- [Data listing]:
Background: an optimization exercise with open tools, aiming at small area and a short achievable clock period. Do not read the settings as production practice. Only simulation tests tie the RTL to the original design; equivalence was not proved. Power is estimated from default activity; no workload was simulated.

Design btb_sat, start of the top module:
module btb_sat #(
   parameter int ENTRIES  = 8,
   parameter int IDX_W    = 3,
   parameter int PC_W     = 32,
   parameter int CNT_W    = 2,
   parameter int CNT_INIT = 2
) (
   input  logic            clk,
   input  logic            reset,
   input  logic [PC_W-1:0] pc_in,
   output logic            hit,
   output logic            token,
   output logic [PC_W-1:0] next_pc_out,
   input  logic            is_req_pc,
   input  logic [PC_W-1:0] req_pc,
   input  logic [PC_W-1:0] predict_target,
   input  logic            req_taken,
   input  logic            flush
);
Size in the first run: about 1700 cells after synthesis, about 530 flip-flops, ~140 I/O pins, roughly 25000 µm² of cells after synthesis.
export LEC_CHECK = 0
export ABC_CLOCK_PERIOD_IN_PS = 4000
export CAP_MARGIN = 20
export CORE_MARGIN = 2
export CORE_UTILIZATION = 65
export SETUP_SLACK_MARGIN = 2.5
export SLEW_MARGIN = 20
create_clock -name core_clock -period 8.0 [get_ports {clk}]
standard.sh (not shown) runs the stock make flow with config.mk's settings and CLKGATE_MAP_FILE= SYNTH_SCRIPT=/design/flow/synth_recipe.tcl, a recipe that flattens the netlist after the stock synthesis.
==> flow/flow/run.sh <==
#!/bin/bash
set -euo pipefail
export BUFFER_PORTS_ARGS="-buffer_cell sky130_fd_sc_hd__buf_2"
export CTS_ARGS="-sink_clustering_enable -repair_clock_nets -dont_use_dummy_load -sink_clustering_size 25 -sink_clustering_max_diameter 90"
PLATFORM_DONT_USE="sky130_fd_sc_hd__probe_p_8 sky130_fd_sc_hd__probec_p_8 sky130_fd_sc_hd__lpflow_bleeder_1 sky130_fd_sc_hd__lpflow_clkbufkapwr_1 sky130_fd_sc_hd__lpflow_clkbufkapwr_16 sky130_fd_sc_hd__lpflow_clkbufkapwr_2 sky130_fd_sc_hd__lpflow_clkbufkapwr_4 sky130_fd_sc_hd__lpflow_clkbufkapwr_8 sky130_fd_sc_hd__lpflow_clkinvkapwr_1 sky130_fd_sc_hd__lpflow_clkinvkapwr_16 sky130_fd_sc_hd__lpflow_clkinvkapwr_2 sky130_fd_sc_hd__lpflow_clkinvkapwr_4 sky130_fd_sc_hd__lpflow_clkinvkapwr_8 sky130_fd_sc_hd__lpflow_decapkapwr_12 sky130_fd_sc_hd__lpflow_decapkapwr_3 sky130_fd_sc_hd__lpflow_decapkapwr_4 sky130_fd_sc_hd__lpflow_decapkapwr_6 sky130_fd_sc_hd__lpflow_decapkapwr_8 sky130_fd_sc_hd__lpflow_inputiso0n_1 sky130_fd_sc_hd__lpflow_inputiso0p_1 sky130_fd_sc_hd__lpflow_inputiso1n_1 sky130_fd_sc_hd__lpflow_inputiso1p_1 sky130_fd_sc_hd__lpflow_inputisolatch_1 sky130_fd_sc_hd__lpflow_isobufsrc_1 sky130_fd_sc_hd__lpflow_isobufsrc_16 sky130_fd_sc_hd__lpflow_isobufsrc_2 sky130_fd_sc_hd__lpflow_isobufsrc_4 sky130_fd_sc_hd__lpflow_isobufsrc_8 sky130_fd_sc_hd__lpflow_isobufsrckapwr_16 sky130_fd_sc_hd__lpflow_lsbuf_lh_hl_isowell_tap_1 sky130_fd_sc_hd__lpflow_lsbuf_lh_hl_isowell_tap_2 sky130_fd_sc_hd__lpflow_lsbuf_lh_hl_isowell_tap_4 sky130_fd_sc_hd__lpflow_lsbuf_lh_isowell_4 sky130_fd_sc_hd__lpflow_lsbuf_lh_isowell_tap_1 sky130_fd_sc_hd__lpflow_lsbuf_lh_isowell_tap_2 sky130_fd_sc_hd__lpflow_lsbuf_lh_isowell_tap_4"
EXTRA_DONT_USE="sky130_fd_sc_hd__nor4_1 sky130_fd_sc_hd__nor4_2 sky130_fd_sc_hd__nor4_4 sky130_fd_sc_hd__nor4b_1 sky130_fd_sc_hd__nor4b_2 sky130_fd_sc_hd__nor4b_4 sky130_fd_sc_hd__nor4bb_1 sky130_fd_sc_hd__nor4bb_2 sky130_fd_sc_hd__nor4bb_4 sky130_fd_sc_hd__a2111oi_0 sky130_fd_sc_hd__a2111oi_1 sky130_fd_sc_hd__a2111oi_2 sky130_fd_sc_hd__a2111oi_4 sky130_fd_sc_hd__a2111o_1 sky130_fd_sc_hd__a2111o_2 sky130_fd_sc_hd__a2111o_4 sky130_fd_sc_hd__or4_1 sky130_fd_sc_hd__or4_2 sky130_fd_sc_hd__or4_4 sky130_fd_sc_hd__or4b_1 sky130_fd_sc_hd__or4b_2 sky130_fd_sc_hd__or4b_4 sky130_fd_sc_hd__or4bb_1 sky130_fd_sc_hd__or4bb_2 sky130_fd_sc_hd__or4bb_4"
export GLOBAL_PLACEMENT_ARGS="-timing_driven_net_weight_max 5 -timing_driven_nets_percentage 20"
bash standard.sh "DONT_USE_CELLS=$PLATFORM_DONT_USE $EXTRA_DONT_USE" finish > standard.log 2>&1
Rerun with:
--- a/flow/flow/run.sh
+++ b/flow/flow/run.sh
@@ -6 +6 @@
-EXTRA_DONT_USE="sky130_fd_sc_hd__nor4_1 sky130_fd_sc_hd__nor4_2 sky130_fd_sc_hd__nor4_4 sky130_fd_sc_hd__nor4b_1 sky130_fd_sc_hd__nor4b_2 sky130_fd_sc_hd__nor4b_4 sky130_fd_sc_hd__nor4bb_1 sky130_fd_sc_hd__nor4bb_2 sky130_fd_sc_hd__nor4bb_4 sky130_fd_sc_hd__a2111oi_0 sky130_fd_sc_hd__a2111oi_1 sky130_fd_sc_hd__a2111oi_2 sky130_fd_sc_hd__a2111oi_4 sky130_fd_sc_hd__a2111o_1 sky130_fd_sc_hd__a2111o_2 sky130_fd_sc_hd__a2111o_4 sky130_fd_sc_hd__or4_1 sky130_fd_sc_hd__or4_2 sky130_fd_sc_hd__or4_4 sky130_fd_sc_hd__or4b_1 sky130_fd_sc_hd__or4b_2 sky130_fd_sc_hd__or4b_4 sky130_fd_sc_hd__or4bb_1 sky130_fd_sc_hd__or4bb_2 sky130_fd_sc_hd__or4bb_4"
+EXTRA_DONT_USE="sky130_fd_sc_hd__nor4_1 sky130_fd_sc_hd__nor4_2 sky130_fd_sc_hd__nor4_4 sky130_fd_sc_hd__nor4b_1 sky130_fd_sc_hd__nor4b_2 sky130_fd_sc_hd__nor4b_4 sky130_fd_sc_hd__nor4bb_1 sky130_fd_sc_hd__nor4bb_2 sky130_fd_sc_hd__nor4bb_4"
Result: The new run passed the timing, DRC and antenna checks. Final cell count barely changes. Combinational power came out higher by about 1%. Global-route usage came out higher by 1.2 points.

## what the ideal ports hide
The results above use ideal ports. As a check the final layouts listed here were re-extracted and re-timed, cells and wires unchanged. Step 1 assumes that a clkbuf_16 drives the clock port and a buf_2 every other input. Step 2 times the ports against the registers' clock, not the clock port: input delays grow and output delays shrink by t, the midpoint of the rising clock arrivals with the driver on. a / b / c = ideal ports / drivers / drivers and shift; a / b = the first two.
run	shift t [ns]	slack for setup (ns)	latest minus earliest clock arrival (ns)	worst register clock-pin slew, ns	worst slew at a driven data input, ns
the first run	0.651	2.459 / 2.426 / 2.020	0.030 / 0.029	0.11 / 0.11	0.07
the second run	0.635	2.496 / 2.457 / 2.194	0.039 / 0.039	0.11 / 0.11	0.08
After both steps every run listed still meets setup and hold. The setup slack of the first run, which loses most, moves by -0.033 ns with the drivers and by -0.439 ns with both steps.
--
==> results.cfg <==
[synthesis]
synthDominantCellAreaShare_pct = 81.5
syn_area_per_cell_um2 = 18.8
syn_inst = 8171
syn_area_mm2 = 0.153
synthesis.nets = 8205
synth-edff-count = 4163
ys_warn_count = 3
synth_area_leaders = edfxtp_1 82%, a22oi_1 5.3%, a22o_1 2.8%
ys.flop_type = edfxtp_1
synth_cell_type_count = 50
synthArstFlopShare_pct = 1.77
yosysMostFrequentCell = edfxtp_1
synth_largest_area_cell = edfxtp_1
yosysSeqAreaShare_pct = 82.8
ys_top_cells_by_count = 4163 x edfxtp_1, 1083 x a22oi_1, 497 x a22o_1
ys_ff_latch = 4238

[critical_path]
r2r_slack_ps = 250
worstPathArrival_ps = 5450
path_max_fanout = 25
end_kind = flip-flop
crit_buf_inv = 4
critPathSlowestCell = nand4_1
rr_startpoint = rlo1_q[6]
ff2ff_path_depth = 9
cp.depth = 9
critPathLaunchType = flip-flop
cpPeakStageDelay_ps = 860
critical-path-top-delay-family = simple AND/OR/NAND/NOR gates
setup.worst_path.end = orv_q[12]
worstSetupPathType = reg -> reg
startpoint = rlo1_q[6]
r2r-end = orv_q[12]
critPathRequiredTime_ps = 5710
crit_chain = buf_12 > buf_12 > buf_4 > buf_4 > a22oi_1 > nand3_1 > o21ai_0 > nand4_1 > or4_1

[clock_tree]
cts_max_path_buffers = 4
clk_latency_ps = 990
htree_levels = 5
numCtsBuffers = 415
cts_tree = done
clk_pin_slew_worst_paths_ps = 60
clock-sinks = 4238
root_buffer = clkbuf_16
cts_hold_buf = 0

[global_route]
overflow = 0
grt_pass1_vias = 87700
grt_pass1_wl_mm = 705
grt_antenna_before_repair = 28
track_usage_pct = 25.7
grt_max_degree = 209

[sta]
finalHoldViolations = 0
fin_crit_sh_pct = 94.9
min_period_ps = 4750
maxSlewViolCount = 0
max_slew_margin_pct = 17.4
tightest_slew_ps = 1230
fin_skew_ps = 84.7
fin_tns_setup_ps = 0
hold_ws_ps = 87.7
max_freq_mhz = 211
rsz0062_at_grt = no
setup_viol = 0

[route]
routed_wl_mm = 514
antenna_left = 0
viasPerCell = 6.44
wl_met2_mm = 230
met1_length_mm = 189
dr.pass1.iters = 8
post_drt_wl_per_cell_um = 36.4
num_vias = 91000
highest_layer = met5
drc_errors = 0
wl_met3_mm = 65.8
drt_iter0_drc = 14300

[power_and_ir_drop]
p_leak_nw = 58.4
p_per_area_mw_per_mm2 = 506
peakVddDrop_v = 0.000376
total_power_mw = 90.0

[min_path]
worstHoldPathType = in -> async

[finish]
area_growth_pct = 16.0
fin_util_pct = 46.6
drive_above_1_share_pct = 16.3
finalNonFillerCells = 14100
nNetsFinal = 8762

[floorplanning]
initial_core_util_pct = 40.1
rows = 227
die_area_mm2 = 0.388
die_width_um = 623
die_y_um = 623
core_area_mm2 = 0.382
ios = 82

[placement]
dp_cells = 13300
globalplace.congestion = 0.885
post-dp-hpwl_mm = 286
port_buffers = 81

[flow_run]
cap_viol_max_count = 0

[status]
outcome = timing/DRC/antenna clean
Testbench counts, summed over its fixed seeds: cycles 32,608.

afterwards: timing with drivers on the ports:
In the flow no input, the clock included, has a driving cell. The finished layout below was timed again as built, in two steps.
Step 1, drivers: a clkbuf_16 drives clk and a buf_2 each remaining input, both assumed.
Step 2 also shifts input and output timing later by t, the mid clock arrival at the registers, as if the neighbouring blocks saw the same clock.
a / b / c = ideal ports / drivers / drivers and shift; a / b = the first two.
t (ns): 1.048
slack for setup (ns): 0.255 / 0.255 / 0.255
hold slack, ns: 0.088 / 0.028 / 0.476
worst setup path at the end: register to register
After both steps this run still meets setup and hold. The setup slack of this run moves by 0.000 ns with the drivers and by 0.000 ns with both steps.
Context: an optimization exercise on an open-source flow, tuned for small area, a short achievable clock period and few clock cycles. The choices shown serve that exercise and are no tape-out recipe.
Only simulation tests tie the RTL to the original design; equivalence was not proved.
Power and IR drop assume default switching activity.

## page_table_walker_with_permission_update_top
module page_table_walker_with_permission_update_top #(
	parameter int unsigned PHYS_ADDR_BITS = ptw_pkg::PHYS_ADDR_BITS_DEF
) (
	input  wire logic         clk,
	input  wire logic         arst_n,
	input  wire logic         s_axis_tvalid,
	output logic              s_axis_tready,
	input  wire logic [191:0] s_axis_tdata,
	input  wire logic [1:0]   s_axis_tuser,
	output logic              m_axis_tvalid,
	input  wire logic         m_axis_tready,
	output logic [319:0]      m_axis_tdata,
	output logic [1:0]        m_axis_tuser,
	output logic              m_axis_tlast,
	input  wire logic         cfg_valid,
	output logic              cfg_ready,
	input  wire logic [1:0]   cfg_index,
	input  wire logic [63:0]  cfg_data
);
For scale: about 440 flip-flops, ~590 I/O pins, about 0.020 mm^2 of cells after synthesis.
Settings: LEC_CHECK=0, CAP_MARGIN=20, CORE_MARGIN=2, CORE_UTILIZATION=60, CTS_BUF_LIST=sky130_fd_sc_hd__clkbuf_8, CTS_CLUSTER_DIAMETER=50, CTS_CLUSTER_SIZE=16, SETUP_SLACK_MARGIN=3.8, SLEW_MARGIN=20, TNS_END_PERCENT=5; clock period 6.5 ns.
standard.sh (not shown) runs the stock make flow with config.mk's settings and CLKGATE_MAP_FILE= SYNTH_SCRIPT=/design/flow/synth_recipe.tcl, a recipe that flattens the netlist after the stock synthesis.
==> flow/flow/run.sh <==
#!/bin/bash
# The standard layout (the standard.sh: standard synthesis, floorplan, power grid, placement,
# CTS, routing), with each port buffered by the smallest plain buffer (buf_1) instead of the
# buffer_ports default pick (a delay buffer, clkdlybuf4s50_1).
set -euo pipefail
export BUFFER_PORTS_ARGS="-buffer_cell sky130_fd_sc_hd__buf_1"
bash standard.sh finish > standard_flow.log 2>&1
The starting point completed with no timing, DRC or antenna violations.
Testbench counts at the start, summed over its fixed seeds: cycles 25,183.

- [What to produce]: What are the lines, exactly as written above, from the line with "drive_above_1_share_pct = 16.3" to the line with "worst setup path", both included? Output only those.

- [Solution to this exercise]:
drive_above_1_share_pct = 16.3
finalNonFillerCells = 14100
nNetsFinal = 8762

[floorplanning]
initial_core_util_pct = 40.1
rows = 227
die_area_mm2 = 0.388
die_width_um = 623
die_y_um = 623
core_area_mm2 = 0.382
ios = 82

[placement]
dp_cells = 13300
globalplace.congestion = 0.885
post-dp-hpwl_mm = 286
port_buffers = 81

[flow_run]
cap_viol_max_count = 0

[status]
outcome = timing/DRC/antenna clean
Testbench counts, summed over its fixed seeds: cycles 32,608.

afterwards: timing with drivers on the ports:
In the flow no input, the clock included, has a driving cell. The finished layout below was timed again as built, in two steps.
Step 1, drivers: a clkbuf_16 drives clk and a buf_2 each remaining input, both assumed.
Step 2 also shifts input and output timing later by t, the mid clock arrival at the registers, as if the neighbouring blocks saw the same clock.
a / b / c = ideal ports / drivers / drivers and shift; a / b = the first two.
t (ns): 1.048
slack for setup (ns): 0.255 / 0.255 / 0.255
hold slack, ns: 0.088 / 0.028 / 0.476
worst setup path at the end: register to register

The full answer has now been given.